Exercise goal: Only the number is needed: count the lines below that hold the string "export".

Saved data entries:
.....
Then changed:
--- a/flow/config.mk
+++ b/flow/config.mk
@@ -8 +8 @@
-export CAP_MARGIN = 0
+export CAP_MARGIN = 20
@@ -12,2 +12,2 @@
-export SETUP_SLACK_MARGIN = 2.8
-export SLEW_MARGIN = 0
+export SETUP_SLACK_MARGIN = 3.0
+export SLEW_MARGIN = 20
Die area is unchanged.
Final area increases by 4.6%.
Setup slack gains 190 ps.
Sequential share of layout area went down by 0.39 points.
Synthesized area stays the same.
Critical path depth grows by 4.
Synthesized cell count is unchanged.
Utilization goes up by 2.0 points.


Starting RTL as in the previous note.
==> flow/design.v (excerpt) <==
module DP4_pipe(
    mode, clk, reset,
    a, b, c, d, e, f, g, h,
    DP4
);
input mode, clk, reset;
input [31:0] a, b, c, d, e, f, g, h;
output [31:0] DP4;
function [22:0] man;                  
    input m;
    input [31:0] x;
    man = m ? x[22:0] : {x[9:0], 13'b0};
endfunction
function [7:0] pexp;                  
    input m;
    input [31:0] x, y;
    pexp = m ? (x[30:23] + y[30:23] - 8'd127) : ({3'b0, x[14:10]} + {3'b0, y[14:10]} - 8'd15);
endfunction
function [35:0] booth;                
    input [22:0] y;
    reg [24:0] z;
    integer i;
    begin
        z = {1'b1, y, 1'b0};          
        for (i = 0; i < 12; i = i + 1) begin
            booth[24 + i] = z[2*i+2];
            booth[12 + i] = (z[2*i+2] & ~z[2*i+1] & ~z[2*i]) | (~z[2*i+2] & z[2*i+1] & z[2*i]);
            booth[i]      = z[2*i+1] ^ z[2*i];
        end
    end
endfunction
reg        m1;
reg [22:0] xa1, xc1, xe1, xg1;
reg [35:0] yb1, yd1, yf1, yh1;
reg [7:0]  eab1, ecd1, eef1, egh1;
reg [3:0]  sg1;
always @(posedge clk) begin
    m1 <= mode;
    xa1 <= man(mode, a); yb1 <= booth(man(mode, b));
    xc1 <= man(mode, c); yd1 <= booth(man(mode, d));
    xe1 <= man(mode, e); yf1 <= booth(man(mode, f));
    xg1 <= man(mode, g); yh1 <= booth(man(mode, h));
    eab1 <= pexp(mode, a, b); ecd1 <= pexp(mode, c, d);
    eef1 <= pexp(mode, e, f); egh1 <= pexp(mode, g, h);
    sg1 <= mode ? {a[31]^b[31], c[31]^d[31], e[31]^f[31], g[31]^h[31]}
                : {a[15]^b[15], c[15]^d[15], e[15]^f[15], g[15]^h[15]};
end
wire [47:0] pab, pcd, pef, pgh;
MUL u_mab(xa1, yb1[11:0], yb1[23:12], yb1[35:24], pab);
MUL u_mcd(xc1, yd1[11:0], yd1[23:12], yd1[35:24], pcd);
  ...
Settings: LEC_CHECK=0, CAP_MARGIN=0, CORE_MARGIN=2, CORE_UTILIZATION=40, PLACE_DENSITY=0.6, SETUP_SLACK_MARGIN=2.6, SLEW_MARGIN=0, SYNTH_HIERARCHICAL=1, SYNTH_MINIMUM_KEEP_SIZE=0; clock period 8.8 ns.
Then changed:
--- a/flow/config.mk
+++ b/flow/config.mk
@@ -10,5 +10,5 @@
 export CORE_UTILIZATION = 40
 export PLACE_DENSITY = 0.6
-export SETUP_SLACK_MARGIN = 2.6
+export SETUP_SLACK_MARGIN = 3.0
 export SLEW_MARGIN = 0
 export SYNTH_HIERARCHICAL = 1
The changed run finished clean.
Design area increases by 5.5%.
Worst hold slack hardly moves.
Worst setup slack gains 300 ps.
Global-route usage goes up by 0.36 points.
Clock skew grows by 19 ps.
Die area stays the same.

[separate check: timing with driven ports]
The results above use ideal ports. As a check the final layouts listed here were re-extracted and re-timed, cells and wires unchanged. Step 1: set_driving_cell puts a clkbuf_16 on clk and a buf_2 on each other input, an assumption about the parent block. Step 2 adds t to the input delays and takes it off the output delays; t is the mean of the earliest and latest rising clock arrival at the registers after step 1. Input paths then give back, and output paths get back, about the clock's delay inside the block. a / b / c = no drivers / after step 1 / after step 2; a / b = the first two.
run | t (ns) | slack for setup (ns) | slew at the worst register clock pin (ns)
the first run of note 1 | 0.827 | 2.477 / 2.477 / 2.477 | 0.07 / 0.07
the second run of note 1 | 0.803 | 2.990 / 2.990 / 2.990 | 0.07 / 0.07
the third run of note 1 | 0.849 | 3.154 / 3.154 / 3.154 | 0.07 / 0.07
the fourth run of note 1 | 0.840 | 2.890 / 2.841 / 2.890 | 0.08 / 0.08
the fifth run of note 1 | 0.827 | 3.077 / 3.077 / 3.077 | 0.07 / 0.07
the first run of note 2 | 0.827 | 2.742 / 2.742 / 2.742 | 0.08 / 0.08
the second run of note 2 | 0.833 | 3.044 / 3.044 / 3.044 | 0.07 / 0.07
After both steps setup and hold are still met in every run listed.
.....
Result of this task: 12